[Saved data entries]
..........

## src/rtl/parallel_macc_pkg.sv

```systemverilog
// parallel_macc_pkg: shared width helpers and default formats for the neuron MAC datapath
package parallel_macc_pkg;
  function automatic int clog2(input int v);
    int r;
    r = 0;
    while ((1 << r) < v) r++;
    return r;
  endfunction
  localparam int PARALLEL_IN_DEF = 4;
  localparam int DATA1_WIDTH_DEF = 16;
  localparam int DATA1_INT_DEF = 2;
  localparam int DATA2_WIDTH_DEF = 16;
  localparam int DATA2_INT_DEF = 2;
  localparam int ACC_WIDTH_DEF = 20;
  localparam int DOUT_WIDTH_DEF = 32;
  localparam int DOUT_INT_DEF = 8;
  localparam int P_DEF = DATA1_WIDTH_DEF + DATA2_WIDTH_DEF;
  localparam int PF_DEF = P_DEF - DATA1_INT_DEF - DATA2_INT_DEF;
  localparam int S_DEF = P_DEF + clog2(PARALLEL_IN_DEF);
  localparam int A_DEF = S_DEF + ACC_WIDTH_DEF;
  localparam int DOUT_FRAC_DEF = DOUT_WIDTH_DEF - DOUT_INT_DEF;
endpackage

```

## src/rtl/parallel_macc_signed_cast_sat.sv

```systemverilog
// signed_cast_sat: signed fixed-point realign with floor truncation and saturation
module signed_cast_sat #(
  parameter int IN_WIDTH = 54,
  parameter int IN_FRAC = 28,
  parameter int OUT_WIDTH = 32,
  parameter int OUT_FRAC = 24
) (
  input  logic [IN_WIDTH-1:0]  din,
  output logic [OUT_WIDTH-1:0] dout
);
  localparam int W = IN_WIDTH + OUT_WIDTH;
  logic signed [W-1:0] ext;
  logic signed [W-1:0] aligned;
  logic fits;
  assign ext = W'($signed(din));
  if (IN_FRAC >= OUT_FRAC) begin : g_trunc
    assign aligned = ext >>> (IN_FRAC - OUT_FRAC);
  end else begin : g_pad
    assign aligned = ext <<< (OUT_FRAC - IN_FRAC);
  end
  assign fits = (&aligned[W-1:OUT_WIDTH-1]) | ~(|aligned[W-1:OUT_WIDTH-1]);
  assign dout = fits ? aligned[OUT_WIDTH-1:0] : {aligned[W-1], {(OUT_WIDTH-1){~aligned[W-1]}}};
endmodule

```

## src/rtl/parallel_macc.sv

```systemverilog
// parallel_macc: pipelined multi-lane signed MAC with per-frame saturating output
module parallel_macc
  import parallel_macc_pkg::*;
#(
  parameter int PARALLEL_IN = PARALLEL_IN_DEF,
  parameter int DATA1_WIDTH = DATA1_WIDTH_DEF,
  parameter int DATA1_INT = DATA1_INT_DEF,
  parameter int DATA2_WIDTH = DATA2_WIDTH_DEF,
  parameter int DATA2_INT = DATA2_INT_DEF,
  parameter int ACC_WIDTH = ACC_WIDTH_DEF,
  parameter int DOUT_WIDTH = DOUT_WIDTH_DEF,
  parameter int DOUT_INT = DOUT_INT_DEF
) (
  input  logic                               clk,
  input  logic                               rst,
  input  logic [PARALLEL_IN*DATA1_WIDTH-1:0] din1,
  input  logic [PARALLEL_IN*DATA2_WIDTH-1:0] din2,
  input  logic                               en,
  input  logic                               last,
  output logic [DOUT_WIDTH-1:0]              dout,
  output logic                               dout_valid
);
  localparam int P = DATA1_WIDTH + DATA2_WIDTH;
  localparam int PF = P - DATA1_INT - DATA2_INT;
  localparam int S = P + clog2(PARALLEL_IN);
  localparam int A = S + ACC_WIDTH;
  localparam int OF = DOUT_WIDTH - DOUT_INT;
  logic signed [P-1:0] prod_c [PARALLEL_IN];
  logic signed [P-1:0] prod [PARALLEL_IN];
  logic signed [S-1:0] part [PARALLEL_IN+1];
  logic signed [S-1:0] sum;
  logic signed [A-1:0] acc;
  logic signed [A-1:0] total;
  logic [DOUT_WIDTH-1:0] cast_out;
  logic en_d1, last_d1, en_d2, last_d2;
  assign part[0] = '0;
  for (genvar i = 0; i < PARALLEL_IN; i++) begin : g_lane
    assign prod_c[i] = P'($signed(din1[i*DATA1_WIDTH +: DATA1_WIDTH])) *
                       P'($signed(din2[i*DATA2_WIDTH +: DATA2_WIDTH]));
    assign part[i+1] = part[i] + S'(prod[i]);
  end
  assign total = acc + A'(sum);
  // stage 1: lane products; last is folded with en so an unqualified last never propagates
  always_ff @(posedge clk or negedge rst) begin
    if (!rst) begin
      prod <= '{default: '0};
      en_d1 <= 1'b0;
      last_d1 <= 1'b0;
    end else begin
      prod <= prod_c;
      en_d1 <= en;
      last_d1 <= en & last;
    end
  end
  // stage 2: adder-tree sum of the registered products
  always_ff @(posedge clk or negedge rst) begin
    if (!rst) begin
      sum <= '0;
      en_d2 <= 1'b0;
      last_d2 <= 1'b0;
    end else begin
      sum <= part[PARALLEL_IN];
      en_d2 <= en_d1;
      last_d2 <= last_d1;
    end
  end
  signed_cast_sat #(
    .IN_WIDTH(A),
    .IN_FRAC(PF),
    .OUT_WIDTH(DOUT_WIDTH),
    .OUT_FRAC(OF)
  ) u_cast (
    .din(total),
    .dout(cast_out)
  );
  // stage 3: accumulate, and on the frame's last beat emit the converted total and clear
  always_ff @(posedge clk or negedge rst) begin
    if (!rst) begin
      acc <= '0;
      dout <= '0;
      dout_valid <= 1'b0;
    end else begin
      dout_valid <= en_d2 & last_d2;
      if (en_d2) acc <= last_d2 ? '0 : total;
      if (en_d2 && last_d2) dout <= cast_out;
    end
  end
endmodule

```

..........

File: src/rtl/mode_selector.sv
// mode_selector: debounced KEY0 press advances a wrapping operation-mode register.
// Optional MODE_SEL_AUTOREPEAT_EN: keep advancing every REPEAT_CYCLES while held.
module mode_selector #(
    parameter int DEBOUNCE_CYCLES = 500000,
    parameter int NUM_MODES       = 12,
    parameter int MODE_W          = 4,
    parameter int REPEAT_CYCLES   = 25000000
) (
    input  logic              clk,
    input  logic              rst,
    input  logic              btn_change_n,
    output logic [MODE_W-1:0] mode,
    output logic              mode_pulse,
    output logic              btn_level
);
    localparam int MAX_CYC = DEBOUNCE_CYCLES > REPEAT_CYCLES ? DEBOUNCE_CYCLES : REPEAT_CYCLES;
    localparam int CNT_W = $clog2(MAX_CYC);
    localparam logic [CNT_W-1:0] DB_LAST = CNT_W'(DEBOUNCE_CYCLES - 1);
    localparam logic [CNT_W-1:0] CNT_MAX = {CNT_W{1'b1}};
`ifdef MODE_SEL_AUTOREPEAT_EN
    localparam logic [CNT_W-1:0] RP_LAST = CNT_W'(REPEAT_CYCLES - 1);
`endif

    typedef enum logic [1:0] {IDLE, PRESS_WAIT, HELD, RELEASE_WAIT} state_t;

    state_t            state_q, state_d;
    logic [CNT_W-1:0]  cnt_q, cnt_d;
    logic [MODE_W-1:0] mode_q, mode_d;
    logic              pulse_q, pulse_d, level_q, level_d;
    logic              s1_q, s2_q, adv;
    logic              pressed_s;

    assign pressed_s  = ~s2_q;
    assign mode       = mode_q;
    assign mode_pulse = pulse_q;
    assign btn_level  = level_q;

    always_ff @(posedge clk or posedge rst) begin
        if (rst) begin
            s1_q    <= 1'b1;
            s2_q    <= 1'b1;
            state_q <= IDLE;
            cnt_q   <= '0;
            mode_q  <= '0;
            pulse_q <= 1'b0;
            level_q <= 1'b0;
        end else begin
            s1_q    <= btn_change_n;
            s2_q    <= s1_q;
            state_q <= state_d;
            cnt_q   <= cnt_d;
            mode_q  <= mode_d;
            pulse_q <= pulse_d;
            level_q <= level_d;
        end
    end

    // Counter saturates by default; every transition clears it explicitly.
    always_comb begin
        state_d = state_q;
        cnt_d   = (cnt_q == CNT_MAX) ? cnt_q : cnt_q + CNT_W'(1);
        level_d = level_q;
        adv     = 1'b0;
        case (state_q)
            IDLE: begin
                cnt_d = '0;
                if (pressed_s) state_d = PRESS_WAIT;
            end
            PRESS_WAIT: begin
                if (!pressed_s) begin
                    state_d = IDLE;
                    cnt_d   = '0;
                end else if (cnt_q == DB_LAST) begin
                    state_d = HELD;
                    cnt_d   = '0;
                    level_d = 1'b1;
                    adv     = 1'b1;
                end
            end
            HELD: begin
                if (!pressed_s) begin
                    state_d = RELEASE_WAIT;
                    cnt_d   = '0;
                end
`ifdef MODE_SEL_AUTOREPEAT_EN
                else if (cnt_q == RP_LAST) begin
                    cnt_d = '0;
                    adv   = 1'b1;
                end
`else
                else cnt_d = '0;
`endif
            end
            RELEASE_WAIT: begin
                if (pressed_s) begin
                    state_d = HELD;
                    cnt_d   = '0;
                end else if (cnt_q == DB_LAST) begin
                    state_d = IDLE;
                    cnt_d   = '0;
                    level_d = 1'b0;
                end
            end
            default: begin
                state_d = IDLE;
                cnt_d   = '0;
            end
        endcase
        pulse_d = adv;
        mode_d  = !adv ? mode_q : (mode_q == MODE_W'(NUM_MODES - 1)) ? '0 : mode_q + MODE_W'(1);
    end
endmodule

..........

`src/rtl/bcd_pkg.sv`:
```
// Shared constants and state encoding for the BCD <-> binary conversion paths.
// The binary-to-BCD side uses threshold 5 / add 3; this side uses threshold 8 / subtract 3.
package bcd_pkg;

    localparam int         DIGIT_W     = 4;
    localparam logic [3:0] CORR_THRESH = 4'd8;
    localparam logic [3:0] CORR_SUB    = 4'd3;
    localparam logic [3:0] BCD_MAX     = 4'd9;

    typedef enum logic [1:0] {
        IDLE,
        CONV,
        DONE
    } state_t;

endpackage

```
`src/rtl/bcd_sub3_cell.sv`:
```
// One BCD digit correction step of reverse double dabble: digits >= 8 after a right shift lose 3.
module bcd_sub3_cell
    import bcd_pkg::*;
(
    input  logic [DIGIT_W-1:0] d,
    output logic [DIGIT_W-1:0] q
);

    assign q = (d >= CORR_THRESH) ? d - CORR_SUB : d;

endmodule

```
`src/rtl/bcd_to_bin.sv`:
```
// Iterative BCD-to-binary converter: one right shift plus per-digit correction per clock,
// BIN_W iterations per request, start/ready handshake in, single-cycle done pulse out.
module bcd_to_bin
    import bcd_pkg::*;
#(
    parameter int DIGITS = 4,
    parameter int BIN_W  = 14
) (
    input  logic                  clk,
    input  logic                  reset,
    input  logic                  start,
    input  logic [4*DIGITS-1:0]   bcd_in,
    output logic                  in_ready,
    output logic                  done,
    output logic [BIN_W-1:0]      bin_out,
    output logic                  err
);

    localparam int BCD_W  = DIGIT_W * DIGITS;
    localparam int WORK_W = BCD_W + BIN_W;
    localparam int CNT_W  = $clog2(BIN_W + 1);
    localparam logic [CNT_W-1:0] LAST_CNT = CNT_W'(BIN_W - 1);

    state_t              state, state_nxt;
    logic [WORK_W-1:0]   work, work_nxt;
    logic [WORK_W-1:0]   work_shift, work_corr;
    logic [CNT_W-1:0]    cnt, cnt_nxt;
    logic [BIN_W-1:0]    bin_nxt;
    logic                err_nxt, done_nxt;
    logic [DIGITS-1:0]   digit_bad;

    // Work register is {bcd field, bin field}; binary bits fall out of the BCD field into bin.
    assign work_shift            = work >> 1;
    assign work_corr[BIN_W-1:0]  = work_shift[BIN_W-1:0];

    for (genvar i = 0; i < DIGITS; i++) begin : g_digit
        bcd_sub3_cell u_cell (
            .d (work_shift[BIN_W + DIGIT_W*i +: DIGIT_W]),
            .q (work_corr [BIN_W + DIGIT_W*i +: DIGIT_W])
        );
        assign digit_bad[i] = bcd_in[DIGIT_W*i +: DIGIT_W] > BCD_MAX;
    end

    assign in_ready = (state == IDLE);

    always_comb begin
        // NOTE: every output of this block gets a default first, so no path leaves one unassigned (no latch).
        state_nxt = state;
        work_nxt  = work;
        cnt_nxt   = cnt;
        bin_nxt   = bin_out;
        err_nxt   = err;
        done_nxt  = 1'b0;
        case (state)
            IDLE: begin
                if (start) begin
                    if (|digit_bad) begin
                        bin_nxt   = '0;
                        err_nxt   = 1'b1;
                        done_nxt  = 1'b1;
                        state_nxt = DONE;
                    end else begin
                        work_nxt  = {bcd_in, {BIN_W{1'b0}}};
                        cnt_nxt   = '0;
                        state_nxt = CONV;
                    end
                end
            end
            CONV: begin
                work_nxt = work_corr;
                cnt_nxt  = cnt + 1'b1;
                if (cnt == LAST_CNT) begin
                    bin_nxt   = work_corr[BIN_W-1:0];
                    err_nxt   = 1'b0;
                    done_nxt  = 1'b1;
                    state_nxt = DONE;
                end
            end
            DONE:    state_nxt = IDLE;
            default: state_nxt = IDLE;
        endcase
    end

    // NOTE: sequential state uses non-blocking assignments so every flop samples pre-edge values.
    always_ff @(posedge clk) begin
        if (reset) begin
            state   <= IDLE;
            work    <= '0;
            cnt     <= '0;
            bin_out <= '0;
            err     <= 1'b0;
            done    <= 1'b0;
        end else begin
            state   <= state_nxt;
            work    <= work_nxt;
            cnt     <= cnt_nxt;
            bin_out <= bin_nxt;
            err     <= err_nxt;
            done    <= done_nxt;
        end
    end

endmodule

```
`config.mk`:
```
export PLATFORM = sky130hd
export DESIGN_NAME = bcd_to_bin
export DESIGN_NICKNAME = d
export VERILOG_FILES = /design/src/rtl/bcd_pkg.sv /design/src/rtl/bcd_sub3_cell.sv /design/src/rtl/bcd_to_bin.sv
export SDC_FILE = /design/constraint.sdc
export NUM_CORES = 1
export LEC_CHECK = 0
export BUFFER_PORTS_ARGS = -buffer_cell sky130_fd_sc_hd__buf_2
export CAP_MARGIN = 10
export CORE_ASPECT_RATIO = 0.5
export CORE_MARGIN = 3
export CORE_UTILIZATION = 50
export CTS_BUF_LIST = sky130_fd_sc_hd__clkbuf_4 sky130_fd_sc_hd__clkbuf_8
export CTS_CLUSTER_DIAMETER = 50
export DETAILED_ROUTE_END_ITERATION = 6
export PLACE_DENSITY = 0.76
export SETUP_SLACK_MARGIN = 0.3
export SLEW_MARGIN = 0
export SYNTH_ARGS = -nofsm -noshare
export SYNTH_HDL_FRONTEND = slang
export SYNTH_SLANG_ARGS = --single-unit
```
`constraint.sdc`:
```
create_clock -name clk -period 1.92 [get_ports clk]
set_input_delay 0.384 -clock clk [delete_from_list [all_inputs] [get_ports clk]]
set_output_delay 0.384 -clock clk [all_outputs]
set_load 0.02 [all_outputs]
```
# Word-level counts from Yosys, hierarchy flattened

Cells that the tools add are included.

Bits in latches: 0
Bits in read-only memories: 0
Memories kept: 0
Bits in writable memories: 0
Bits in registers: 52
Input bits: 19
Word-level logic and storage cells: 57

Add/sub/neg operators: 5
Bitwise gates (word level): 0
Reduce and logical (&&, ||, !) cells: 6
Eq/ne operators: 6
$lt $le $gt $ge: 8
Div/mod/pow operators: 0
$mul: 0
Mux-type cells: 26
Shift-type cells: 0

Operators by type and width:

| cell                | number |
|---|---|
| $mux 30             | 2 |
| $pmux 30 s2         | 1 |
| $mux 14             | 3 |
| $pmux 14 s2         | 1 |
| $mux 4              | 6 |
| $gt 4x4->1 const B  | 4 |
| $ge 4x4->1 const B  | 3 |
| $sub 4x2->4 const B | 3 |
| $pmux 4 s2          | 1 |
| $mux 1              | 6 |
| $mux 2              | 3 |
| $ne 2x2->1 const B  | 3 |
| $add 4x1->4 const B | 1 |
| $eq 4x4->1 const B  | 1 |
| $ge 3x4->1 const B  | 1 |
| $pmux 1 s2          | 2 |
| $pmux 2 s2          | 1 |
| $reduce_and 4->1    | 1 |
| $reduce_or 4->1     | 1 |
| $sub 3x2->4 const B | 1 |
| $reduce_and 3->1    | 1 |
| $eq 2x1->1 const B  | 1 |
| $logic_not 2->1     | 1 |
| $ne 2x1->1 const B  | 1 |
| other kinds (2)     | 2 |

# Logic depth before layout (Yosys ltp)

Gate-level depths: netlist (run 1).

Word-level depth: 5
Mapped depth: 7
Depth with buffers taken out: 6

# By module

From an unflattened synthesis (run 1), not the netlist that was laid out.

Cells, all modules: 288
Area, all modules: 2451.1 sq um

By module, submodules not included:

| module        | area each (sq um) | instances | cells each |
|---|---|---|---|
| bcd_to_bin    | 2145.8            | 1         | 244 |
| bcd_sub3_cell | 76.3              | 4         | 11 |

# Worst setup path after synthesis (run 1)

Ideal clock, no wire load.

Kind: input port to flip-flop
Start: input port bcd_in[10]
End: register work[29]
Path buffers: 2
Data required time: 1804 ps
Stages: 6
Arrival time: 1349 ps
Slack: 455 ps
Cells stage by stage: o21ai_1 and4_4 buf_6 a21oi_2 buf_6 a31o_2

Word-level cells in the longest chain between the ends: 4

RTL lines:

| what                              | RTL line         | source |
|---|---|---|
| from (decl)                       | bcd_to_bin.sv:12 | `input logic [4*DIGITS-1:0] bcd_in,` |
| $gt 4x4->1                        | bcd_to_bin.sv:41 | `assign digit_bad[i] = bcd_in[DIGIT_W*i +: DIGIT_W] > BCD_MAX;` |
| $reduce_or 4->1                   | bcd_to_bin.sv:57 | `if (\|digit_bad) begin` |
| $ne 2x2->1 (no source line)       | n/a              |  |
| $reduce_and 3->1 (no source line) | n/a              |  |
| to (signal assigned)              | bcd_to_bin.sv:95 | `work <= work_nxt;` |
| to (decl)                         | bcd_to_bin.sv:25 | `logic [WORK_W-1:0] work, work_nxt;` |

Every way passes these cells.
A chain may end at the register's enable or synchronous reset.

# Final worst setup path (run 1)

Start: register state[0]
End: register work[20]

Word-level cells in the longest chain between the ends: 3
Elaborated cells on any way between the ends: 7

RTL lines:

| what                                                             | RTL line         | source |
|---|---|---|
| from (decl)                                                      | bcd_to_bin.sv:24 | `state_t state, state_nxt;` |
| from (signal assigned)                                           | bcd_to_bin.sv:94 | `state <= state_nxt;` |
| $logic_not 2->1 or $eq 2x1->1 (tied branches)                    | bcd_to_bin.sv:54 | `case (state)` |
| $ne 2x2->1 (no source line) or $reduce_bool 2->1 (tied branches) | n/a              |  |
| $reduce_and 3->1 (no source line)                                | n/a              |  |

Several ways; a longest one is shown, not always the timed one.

..........

**PROBLEM:** Reproduce each line of the records in which the word "ends" appears.

**REPLY TO THE TASK:**
Word-level cells in the longest chain between the ends: 4
Word-level cells in the longest chain between the ends: 3
Elaborated cells on any way between the ends: 7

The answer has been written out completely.